In 2006, the Centers for Medicare & Medicaid Services' (CMS) ruling went into effect, mandating that all Medicare Part D prescription benefit sponsors must offer their members a medication therapy management (MTM) program.1 Among other requirements, CMS mandates Part D sponsors to have an MTM program to reduce the risk of adverse events and ensure optimum therapeutic outcomes for targeted beneficiaries through improved medication use.1 CMS gives basic guidelines of requirements for eligibility into the program. The patient must be taking multiple (≥2) Part D medications and have multiple (≥2) chronic diseases. Each MTM program identifies how many and which medications and diseases will be used in determining eligibility; a member must also have a likely annual drug spending of ≥$4000.1
Health Net's 2006-2008 MTM program defines eligibility as ≥5 chronic medications, which includes any medication with a ≥60-day supply in a 90-day period and ≥3 chronic diseases from these conditions—heart failure or hypertension, chronic obstructive pulmonary disease or asthma, diabetes, hyperlipidemia, and depression. All diagnoses are inferred from drug therapy by necessity, because medical claims data are not available for Part D–only members.

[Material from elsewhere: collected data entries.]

File: config.mk
export PLATFORM = sky130hd
export DESIGN_NAME = gpio_irq_ctrl
export DESIGN_NICKNAME = d
export VERILOG_FILES = /design/src/rtl/gpio_irq_pkg.sv /design/src/rtl/gpio_sync.sv /design/src/rtl/gpio_irq_ctrl.sv
export SDC_FILE = /design/constraint.sdc
export NUM_CORES = 1
export LEC_CHECK = 0
export CORE_MARGIN = 3
export CORE_UTILIZATION = 52
export DETAILED_ROUTE_END_ITERATION = 10
export GPL_ROUTABILITY_DRIVEN = 0
export PLACE_DENSITY = 0.74
export SYNTH_ARGS = -nofsm -noshare
export SYNTH_HDL_FRONTEND = slang
export SYNTH_SLANG_ARGS = --single-unit
File: constraint.sdc
create_clock -name clk -period 1.4 [get_ports clk]
set_input_delay 0.28 -clock clk [delete_from_list [all_inputs] [get_ports clk]]
set_output_delay 0.28 -clock clk [all_outputs]
set_load 0.1 [all_outputs]
File: src/rtl/gpio_irq_pkg.sv
// Shared definitions for the GPIO input interrupt controller:
// register addresses, the per-pin detection type and the register-select type.
package gpio_irq_pkg;

    typedef logic [2:0] reg_sel_t;

    localparam reg_sel_t ADDR_IN     = 3'd0;
    localparam reg_sel_t ADDR_IE     = 3'd1;
    localparam reg_sel_t ADDR_TYPE   = 3'd2;
    localparam reg_sel_t ADDR_POL    = 3'd3;
    localparam reg_sel_t ADDR_BOTH   = 3'd4;
    localparam reg_sel_t ADDR_STATUS = 3'd5;

    typedef enum logic {
        TYPE_LEVEL = 1'b0,
        TYPE_EDGE  = 1'b1
    } irq_type_e;

endpackage

File: src/rtl/gpio_sync.sv
// Multi-flop synchroniser for asynchronous pad inputs; also used by the GPIO
// port input path. Every stage clears on a synchronous active-low reset.
module gpio_sync
    import gpio_irq_pkg::*;
#(
    parameter int WIDTH  = 8,
    parameter int STAGES = 2
) (
    input  logic             clk,
    input  logic             rst_n,
    input  logic [WIDTH-1:0] d,
    output logic [WIDTH-1:0] q
);

    logic [WIDTH-1:0] ff_p [STAGES];

    always_ff @(posedge clk) begin
        if (!rst_n) begin
            for (int i = 0; i < STAGES; i++) begin
                ff_p[i] <= '0;
            end
        end else begin
            ff_p[0] <= d;
            for (int i = 1; i < STAGES; i++) begin
                ff_p[i] <= ff_p[i-1];
            end
        end
    end

    assign q = ff_p[STAGES-1];

endmodule

File: src/rtl/gpio_irq_ctrl.sv
// GPIO input interrupt controller: synchronises pads, detects level/edge
// events per pin, latches them into W1C STATUS and drives a single irq_o.
module gpio_irq_ctrl
    import gpio_irq_pkg::*;
#(
    parameter int WIDTH       = 8,
    parameter int SYNC_STAGES = 2
) (
    input  logic             clk,
    input  logic             rst_n,
    input  logic [WIDTH-1:0] pad_i,
    input  logic             req_i,
    input  logic             we_i,
    input  logic [2:0]       addr_i,
    input  logic [WIDTH-1:0] wdata_i,
    output logic [WIDTH-1:0] rdata_o,
    output logic             ack_o,
    output logic             irq_o
);

    localparam int PRIME_MAX = SYNC_STAGES + 1;
    localparam int CNT_W     = $clog2(PRIME_MAX + 1);

    logic [WIDTH-1:0] sync_p0;
    logic [WIDTH-1:0] prev_p1;
    logic [CNT_W-1:0] prime_cnt;
    logic             primed;

    logic [WIDTH-1:0] ie_q;
    logic [WIDTH-1:0] type_q;
    logic [WIDTH-1:0] pol_q;
    logic [WIDTH-1:0] both_q;
    logic [WIDTH-1:0] status_q;

    logic [WIDTH-1:0] ev;
    logic [WIDTH-1:0] clr;
    logic [WIDTH-1:0] rd_val;
    logic [WIDTH-1:0] rdata_q;
    logic             ack_q;

    reg_sel_t sel;
    logic     wr_en;
    logic     rd_en;

    function automatic logic edge_hit(input logic cur, input logic prev,
                                      input logic pol, input logic both);
        logic rise;
        logic fall;
        rise = cur & ~prev;
        fall = ~cur & prev;
        return both ? (rise | fall) : (pol ? rise : fall);
    endfunction

    gpio_sync #(
        .WIDTH  (WIDTH),
        .STAGES (SYNC_STAGES)
    ) u_sync (
        .clk   (clk),
        .rst_n (rst_n),
        .d     (pad_i),
        .q     (sync_p0)
    );

    assign sel    = addr_i;
    assign wr_en  = req_i & we_i;
    assign rd_en  = req_i & ~we_i;
    // Edges are ignored until prev has seen real synchronised data after reset.
    assign primed = (prime_cnt == CNT_W'(PRIME_MAX));
    assign clr    = (wr_en && sel == ADDR_STATUS) ? wdata_i : '0;

    always_comb begin
        ev = '0;
        for (int i = 0; i < WIDTH; i++) begin
            if (irq_type_e'(type_q[i]) == TYPE_LEVEL) begin
                ev[i] = (sync_p0[i] == pol_q[i]);
            end else begin
                ev[i] = primed & edge_hit(sync_p0[i], prev_p1[i], pol_q[i], both_q[i]);
            end
        end
    end

    always_comb begin
        rd_val = '0;
        case (sel)
            ADDR_IN:     rd_val = sync_p0;
            ADDR_IE:     rd_val = ie_q;
            ADDR_TYPE:   rd_val = type_q;
            ADDR_POL:    rd_val = pol_q;
            ADDR_BOTH:   rd_val = both_q;
            ADDR_STATUS: rd_val = status_q;
            default:     rd_val = '0;
        endcase
    end

    // Register stage: edge history, config, sticky status and the access response
    always_ff @(posedge clk) begin
        if (!rst_n) begin
            prev_p1   <= '0;
            prime_cnt <= '0;
            ie_q      <= '0;
            type_q    <= '0;
            pol_q     <= '0;
            both_q    <= '0;
            status_q  <= '0;
            rdata_q   <= '0;
            ack_q     <= 1'b0;
        end else begin
            prev_p1 <= sync_p0;
            if (!primed) begin
                prime_cnt <= prime_cnt + 1'b1;
            end
            status_q <= (status_q & ~clr) | ev;
            if (wr_en) begin
                case (sel)
                    ADDR_IE:   ie_q   <= wdata_i;
                    ADDR_TYPE: type_q <= wdata_i;
                    ADDR_POL:  pol_q  <= wdata_i;
                    ADDR_BOTH: both_q <= wdata_i;
                    default:   ;
                endcase
            end
            ack_q   <= req_i;
            rdata_q <= rd_en ? rd_val : '0;
        end
    end

    assign rdata_o = rdata_q;
    assign ack_o   = ack_q;
    assign irq_o   = |(status_q & ie_q);

endmodule

Word level (Yosys, flattened, before mapping)

Memories as Yosys holds them, arrays and structs flattened.
Index checks and enable logic that the tools add are counted.
W data, S select, Z words.

Bits in registers: 59
RAM bits: 16
Input bits: 23
Output and inout bits: 10
Word-level logic and storage cells: 120
Memories kept: 1

Memory list:

| memory      | words | width | rd ports | clocked after Yosys merged registers in | wr ports | RTL line        | text |
|---|---|---|---|---|---|---|---|
| u_sync.ff_p | 2     | 8     | 2        | 0                                       | 2        | gpio_sync.sv:15 | `logic [WIDTH-1:0] ff_p [STAGES];` |

Add/sub/neg operators: 1
Equality and inequality tests: 14
Muxes and demuxes: 30
Bitwise logic cells: 57
Reduce and logical (&&, ||, !) cells: 8

Operators with widths:

| kind                  | count |
|---|---|
| $pmux W8 S6           | 1 |
| $and A1 B1 Y1         | 26 |
| $mux W1               | 26 |
| $mux W8               | 3 |
| $not A1 Y1            | 17 |
| $and A8 B8 Y8         | 2 |
| $or A1 B1 Y1          | 10 |
| $reduce_and A2 Y1     | 5 |
| $eq A1 B1 Y1          | 8 |
| $not A8 Y8            | 1 |
| $or A8 B8 Y8          | 1 |
| $reduce_or A8 Y1      | 1 |
| $eq A3 B2 Y1 const B  | 2 |
| $eq A3 B3 Y1 const B  | 2 |
| $eq A3 B1 Y1 const B  | 1 |
| $logic_not A3 Y1      | 1 |
| $add A2 B1 Y2 const B | 1 |
| $eq A2 B2 Y1 const B  | 1 |
| $logic_and A1 B1 Y1   | 1 |

Logic depth before layout (Yosys ltp)

Gate-level depths: netlist of the first run.

Depth in word-level cells: 7
Depth in mapped cells: 5
Mapped depth without buffers: 5

Modules after synthesis

Synthesis of the first run repeated with hierarchy kept, for this count alone.

Cell total of the unflattened synthesis: 383
Area total of the unflattened synthesis: 3,712.3 um^2

By module, submodules not included:

| module        | times used | cells an instance | area an instance (um^2) | seq. area each (um^2) |
|---|---|---|---|---|
| gpio_irq_ctrl | 1          | 342               | 3,205.6                 | 1,181.1 |
| gpio_sync     | 1          | 41                | 506.7                   | 320.3 |

Worst setup path before layout of the first run

No wires, ideal clock.

Path kind: reg-to-output
Start point: register status_q[2]
End point: output port irq_o
Arrival time: 1.409 ns
Setup slack: -0.289 ns
Stages on the path, launching flop included: 3
Cell sequence: dfxtp_1 > a22oi_1 > nand4_1

Word-level cells in the longest chain between the ends: 2

RTL lines:

| what                   | RTL line             | text |
|---|---|---|
| from (decl)            | gpio_irq_ctrl.sv:33  | `logic [WIDTH-1:0] status_q;` |
| from (signal assigned) | gpio_irq_ctrl.sv:112 | `status_q <= (status_q & ~clr) \| ev;` |
| $and A8 B8 Y8          | gpio_irq_ctrl.sv:129 | `assign irq_o = \|(status_q & ie_q);` |
| $reduce_or A8 Y1       | gpio_irq_ctrl.sv:129 |  |
| to (decl)              | gpio_irq_ctrl.sv:18  | `output logic irq_o` |

Every way passes these cells.

Worst setup path after layout of the first run

Start point: register status_q[4]
End point: output port irq_o

The elaborated chain is that of the path after synthesis.

==> results by group, run 1 <==
Finish
  • Area Overhead vs Synth: 36.7%
  • Final #Nets: 499
  • Inserted Diodes: 0
  • Fraction of layout cells with a size suffix above 1: 37.4%
  • Number of fillers in the final layout: 446
  • Final core occ: 75.5%

Outcome
  • Outcome: complete, but fails checks
  • Failing checks: negative setup slack

Drt
  • Post-Route WL: 9330 µm
  • # DRC: 0
  • Post-DR vias/cell: 5.70
  • Iter 0 DRT Violations: 221
  • Via count: 3077
  • Post-DRT Antenna Nets: 0
  • Wire length per cell: 17.3 µm
  • Drt pass-1 iters: 5

Clock tree
  • CTS Sinks: 75
  • CTS Buf Count: 9
  • Worst skew pair latency: 350 ps
  • CTS root buffer: clkbuf_8
  • Clock transition at path regs: 80 ps
  • Max Buffers Root-to-Sink: 2
  • H-tree depth: 3
  • CTS tree: built

STA
  • Worst setup margin: -176 ps
  • Final period utilization: 113%
  • Slew Viols, Final: 0
  • Max Freq: 634 MHz
  • WHS: 248 ps
  • Relative slew slack: 81.7%
  • Setup violators final: 4
  • Worst Clk Skew: 10.0 ps
  • Final setup TNS: -207 ps
  • Tmin final: 1580 ps
  • RSZ-0062 raised after global routing: true
  • Hold Vio Cnt, Final: 0
  • Slew @ Worst Pin: 274 ps

Job
  • Max Cap Viol: 0

Global routing
  • Global routing usage on met3: 4.79%
  • Pin count of the biggest net entering global routing: 51
  • Tot GR Track Use: 25.0%
  • GR Overflow Total: 0
  • Grt met2 use: 40.8%
  • GR peak layer: met2
  • Global-route wire length before repair: 15100 µm
  • Initial antenna violation count: 0
  • Vias in the first global route: 3100
  • Grt met1 use: 31.4%

Placement
  • Post-DP HPWL: 6380 µm
  • IO buf count: 32
  • Pre-CTS worst setup slack: -487 ps

Pwr
  • Maximum VDD drop: 0.610 mV
  • Lkg Pwr: 2.13 nW
  • Cell Pwr Density: 974 nW/µm²
  • Total power draw: 4.80 mW

Logic synthesis
  • Post-synth top area share: 41.6%
  • Largest cells by area after synthesis: dfxtp_1, mux2i_1, ha_1
  • Register bit total from synthesis: 75
  • Syn avg cell area: 9.73 µm²
  • Synth Instances: 371
  • Cell Area, Synth: 3610 µm²
  • Synth warn: 0
  • Syn_nets: 411
  • Sequential fraction of the synthesis area: 41.6%
  • Largest area contributor in the netlist: dfxtp_1
  • Distinct cells, synth: 41

Die
  • Chip height: 89.3 µm
  • Num rows: 29
  • Die width: 89.3 µm
  • I/O Pins: 33
  • DIE AREA: 7970 µm²
  • Core area: 6530 µm²
  • Initial core utilization: 55.2%

Critical path
  • Required time worst endpoint: 1120 ps
  • Worst Path Max Fanout: 2
  • CP arrival: 1300 ps
  • CP Class: register to output port
  • Critical Path Source Type: register
  • Reg2Reg Setup Slack: -20 ps
  • Element type at the critical path end: output port

Worst hold path
  • Hold crit path type: primary input to register
[cell usage after synthesis (all sizes together)]
| library cell | number |
|---|---|
| xor2 | 8 |
| and3 | 1 |
| a22oi | 4 |
| nand2 | 42 |
| nand3b | 2 |
| buf | 14 |
| a21oi | 4 |
| nor2 | 3 |
| inv | 25 |
| o21ai | 17 |
| a311oi | 3 |
| o22a | 4 |
| xnor2 | 1 |
| a22o | 1 |
| or2 | 1 |
| nor2b | 2 |
| nand4 | 1 |
| clkbuf | 6 |
| a21boi | 17 |
| and2 | 27 |
| mux2i | 27 |
| a221o | 8 |
| o2bb2ai | 1 |
| and2b | 1 |
| nand3 | 19 |
| ha | 17 |
| a221oi | 3 |
| o2111a | 8 |
| and3b | 1 |
| mux2 | 18 |
| nand2b | 1 |
| nor3 | 1 |
| dfxtp | 75 |
| o22ai | 8 |
[power breakdown]
group / total, mW / switching (mW) / internal (mW)
Combinational: 0.682 / 0.334 / 0.348
Sequential: 2.28 / 0.0702 / 2.21
Clock: 1.84 / 0.803 / 1.04
[area by class of cell]
class / count / area (µm²) / share of cell area [%]
clock buffer: 10 / 138 / 2.79
clock inverter: 5 / 77.6 / 1.57
inverter: 25 / 93.8 / 1.90
multi-input combinational: 251 / 2050 / 41.6
sequential: 75 / 1540 / 31.2
tap: 77 / 96.3 / 1.95
timing repair buffer: 97 / 938 / 19.0
[layout by cell type (no fill, tap or decap), types with 3 or more instances in the layout]
| cell | n |
|---|---|
| a21boi_0 | 16 |
| a21oi_1 | 4 |
| a221o_1 | 8 |
| a22oi_2 | 4 |
| a311oi_1 | 3 |
| and2_1 | 26 |
| buf_12 | 11 |
| buf_4 | 60 |
| buf_6 | 3 |
| clkbuf_8 | 10 |
| clkdlybuf4s50_1 | 18 |
| dfxtp_1 | 54 |
| dfxtp_2 | 17 |
| dfxtp_4 | 4 |
| ha_2 | 11 |
| ha_4 | 5 |
| inv_1 | 12 |
| inv_2 | 13 |
| mux2_2 | 11 |
| mux2_4 | 7 |
| mux2i_1 | 27 |
| nand2_1 | 41 |
| nand3_1 | 18 |
| nor2_1 | 3 |
| o2111a_1 | 8 |
| o21ai_0 | 17 |
| o22a_1 | 4 |
| o22ai_1 | 8 |
| xor2_1 | 8 |
[worst paths after layout]
path,cells past startpoint,end,start
min,2,ack_o$_SDFF_PN0_,req_i
min reg2reg,1,u_sync.ff_p[0][10]$_SDFF_PN0_,u_sync.ff_p[0][2]$_SDFF_PN0_
max reg2reg,5,status_q[4]$_SDFF_PN0_,prev_p1[4]$_SDFF_PN0_
max,3,irq_o,status_q[4]$_SDFF_PN0_
[routing by layer]
| metal | routed length (µm) | share of wire, % |
|---|---|---|
| met5 | 0 | 0 |
| met4 | 222 | 2.4 |
| met3 | 503 | 5.4 |
| met2 | 4490 | 48 |
| met1 | 4120 | 44 |
[kinds of logic after synthesis]
| kind of cell | after synthesis | share of synthesized area [%] |
|---|---|---|
| AOI/OAI and AO/OA | 78 | 16.4 |
| xor gates and xnor gates | 9 | 2.18 |
| adders and majority gates | 17 | 5.89 |
| buffers and inverters | 45 | 5.76 |
| DFF | 75 | 41.6 |
| muxes | 45 | 13.1 |
| and+or+nand+nor | 102 | 15.0 |
[flip-flops by register name, summed over array words and instances (netlist names)]
signal and cells:
u_sync.ff_p 16, both_q 8, ie_q 8, pol_q 8, prev_p1 8, rdata_o 8, status_q 8, type_q 8
prime_cnt 2, ack_o 1
[critical path: stages, from the launching register on]
cell and delay, ps:
dfxtp_2 340, a22oi_2 210, nand4_1 180, buf_12 210
[stage by stage]
step / area, µm² / instances
final: 4930 / 540
after global routing: 4930 / 540
after CTS: 4860 / 539
after detailed placement: 4480 / 520
after global placement: 4480 / 520
after floorplan: 3620 / 371
[repair_timing]
action	in CTS	in global routing
hold buffers	0	0
resized for setup	50	24
setup buffers	4	1
pin swaps	18	11
endpoints found under the setup margin	46	29
Power figures use the tool's default switching activity.
==> inputs of run 2 (changes only) <==
--- a/config.mk
+++ b/config.mk
@@ -10,6 +10,7 @@
 export DETAILED_ROUTE_END_ITERATION = 10
 export GPL_ROUTABILITY_DRIVEN = 0
 export PLACE_DENSITY = 0.74
+export SLEW_MARGIN = 30
 export SYNTH_ARGS = -nofsm -noshare
 export SYNTH_HDL_FRONTEND = slang
 export SYNTH_SLANG_ARGS = --single-unit
==> constraint.sdc (replaced) <==
create_clock -name clk -period 1.4 [get_ports clk]
set_input_delay 0.42 -clock clk [delete_from_list [all_inputs] [get_ports clk]]
set_output_delay 0.42 -clock clk [all_outputs]
set_load 0.1 [all_outputs]
==> run 2 against run 1 <==
The flow still finishes with violations (negative setup slack). Setup slack lost 170 ps. Count of clock-buffer cells in the layout grew 1. Sequential cell count is the same. Final cell count grew 1.3%. Critical endpoint unchanged. Largest power group unchanged.
==> results by group, run 2 (synthesized netlist as in run 1, its figures left out) <==
Critical path
  • CP Cell Sequence: a22oi_2, nand4_1, buf_12 (unchanged)
  • Reg2reg start: u_sync.ff_p[0][9]$_SDFF_PN0_ (was prev_p1[4]$_SDFF_PN0_)
  • CP arrival: 1320 ps (was 1300 ps)
  • Worst Path Max Fanout: 2 (unchanged)
  • WP buf/inv: 1 (unchanged)
  • Critical-path top delay cell: dfxtp_2 (unchanged)
  • Top delay family on crit path: flip-flops (unchanged)
  • Reg2Reg Capture Point: status_q[1]$_SDFF_PN0_ (was status_q[4]$_SDFF_PN0_)
  • Critical Path Source Type: register (unchanged)
  • CP peak stage delay: 330 ps (was 340 ps)
  • Element type at the critical path end: output port (unchanged)
  • FF-to-FF path depth: 5 (unchanged)
  • Reg2Reg Setup Slack: -30 ps (was -20 ps)
  • CP Class: register to output port (unchanged)
  • Required time worst endpoint: 980 ps (was 1120 ps)

Finish
  • Fraction of layout cells with a size suffix above 1: 37.4% (about the same)
  • Max FFs per register: 16 (unchanged)
  • Finished Layout Cells: 547 (was 540)
  • Post-route cell area: 4980 µm² (was 4930 µm²)
  • Commonest non-fill, non-tap cells in the layout: buf_4, dfxtp_1, nand2_1, mux2i_1, and2_1 (unchanged)
  • Leading cell type in the layout, fill and taps excluded: buf_4 (unchanged)
  • Final #Nets: 505 (was 499)
  • Reg with most FFs: u_sync.ff_p (unchanged)
  • Inserted Diodes: 0 (unchanged)
  • Area Overhead vs Synth: 37.9% (was 36.7%)
  • Final core occ: 76.2% (was 75.5%)

Die
  • I/O Pins: 33 (unchanged)
  • Core area: 6530 µm² (unchanged)
  • Initial core utilization: 55.2% (unchanged)
  • Die width: 89.3 µm (unchanged)
  • Num rows: 29 (unchanged)
  • Chip height: 89.3 µm (unchanged)
  • DIE AREA: 7970 µm² (unchanged)

Global routing
  • Initial antenna violation count: 0 (unchanged)
  • Vias in the first global route: 3136 (was 3100)
  • Pin count of the biggest net entering global routing: 42 (was 51)
  • Global-route wire length before repair: 15500 µm (was 15100 µm)
  • Grt met1 use: 33.5% (was 31.4%)
  • Grt met2 use: 42.1% (was 40.8%)
  • Global routing usage on met3: 3.59% (was 4.79%)
  • GR peak layer: met2 (unchanged)
  • GR Overflow Total: 0 (unchanged)
  • Tot GR Track Use: 25.5% (was 25.0%)

Worst hold path
  • Hold Startpoint: u_sync.ff_p[0][7]$_SDFF_PN0_ (was req_i)
  • Hold Crit Depth: 1 (was 2)
  • Worst Hold Path EP: u_sync.ff_p[0][15]$_SDFF_PN0_ (was ack_o$_SDFF_PN0_)
  • Hold crit path type: register to register (was primary input to register)

Pwr
  • Total power draw: 5.02 mW (was 4.80 mW)
  • Cell Pwr Density: 1010 nW/µm² (was 974 nW/µm²)
  • Maximum VDD drop: 0.774 mV (was 0.610 mV)
  • Lkg Pwr: 2.17 nW (was 2.13 nW)
  • Comb pwr share: 14.1% (was 14.2%)
  • Sequential share of power: 45.3% (was 47.5%)
  • P_int: 3.80 mW (was 3.60 mW)
  • Clock share of power: 40.7% (was 38.3%)
  • Sw frac: 24.3% (was 25.1%)
  • Net Sw Power: 1.22 mW (was 1.21 mW)

Drt
  • # DRC: 0 (unchanged)
  • Wire length per cell: 17.0 µm (was 17.3 µm)
  • Post-Route WL: 9270 µm (was 9330 µm)
  • Post-DR vias/cell: 5.61 (was 5.70)
  • Post-DRT Antenna Nets: 0 (unchanged)
  • Iter 0 DRT Violations: 171 (was 221)
  • Drt pass-1 iters: 4 (was 5)
  • Via count: 3068 (was 3077)

Clock tree
  • Worst skew pair latency: 350 ps (about the same)
  • Max Buffers Root-to-Sink: 2 (unchanged)
  • CTS tree: built (unchanged)
  • H-tree depth: 3 (unchanged)
  • CTS root buffer: clkbuf_8 (unchanged)
  • Clock transition at path regs: 80 ps (about the same)
  • CTS Buf Count: 9 (unchanged)
  • CTS Sinks: 75 (unchanged)

Job
  • Max Cap Viol: 0 (unchanged)

Outcome
  • Failing checks: negative setup slack (unchanged)
  • Outcome: complete, but fails checks (unchanged)

STA
  • Final period utilization: 125% (was 113%)
  • Max Freq: 574 MHz (was 634 MHz)
  • Setup violators final: 5 (was 4)
  • WHS: 436 ps (was 248 ps)
  • Slew @ Worst Pin: 396 ps (was 274 ps)
  • Tmin final: 1740 ps (was 1580 ps)
  • Worst Clk Skew: 11.3 ps (was 10.0 ps)
  • Relative slew slack: 73.6% (was 81.7%)
  • Slew Viols, Final: 0 (unchanged)
  • Worst setup margin: -343 ps (was -176 ps)
  • Hold Vio Cnt, Final: 0 (unchanged)
  • RSZ-0062 raised after global routing: true (unchanged)

Placement
  • Dpl cell area: 4550 µm² (was 4480 µm²)
  • Placed cells: 529 (was 520)
  • IO buf count: 32 (unchanged)
  • Post-DP HPWL: 6490 µm (was 6380 µm)
## run 2: changes by cell type in the layout (fill, tap and decap cells not counted), moves of 2 or more
| cell | delta |
|---|---|
| dlygate4sd2_1 | +2 |
| ha_4 | -3 |
| clkdlybuf4s50_1 | -2 |
| buf_4 | +6 |
| dlymetal6s2s_1 | -2 |
| ha_1 | +3 |
## run 2: how the worst max path moves through the flow
| stage | end | cells past startpoint | start |
|---|---|---|---|
| floorplan | irq_o | 2 | ie_q[6]$_SDFFE_PN0P_ |
| global placement | rdata_o[1]$_SDFF_PN0_ | 5 | addr_i[2] |
| detailed placement | rdata_o[3]$_SDFF_PN0_ | 5 | addr_i[2] |
| CTS | irq_o | 3 | ie_q[2]$_SDFFE_PN0P_ |
| global route | irq_o | 3 | status_q[0]$_SDFF_PN0_ |
| finish | irq_o | 3 | status_q[0]$_SDFF_PN0_ |
## run 2: area by class of cell
| class | instances | area (µm²) |
|---|---|---|
| Clock inverter | 5 | 100 |
| Fill cell | 454 | 1560 |
| Inverter | 25 | 93.8 |
| Tap cell | 77 | 96.3 |
| Timing Repair Buffer | 103 | 976 |
| Clock buffer | 11 | 141 |
| Sequential cell | 75 | 1540 |
| Multi-Input combinational cell | 251 | 2030 |
## run 2: routing by layer
metal | vias up | routed length [µm]
li1 | 1487 | -
met1 | 1471 | 4160
met2 | 90 | 4460
met3 | 20 | 450
met4 | 0 | 195
met5 | - | 0
## run 2: power groups by stage
| stage | clock network (mW) | logic [mW] | registers [mW] |
|---|---|---|---|
| global route | 2.12 | 0.764 | 2.28 |
| detailed placement | 0 | 0.664 | 2.32 |
| finish | 2.04 | 0.705 | 2.27 |
| CTS | 2.06 | 0.697 | 2.27 |
| floorplan | 0 | 0.311 | 2.35 |
| global placement | 0 | 0.647 | 2.31 |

New MTM Program, Old Software
After CMS published the MTM requirements in 2005, Health Net asked a multidisciplinary team—comprised of pharmacists, physicians, psychologists, and nurses—to develop its MTM program based on several sources: a consensus statement from 11 national organizations2; published results from an executive session between the Academy of Managed Care Pharmacy and the American Society of Health-System Pharmacists3; and a standard stepwise process (Table 1).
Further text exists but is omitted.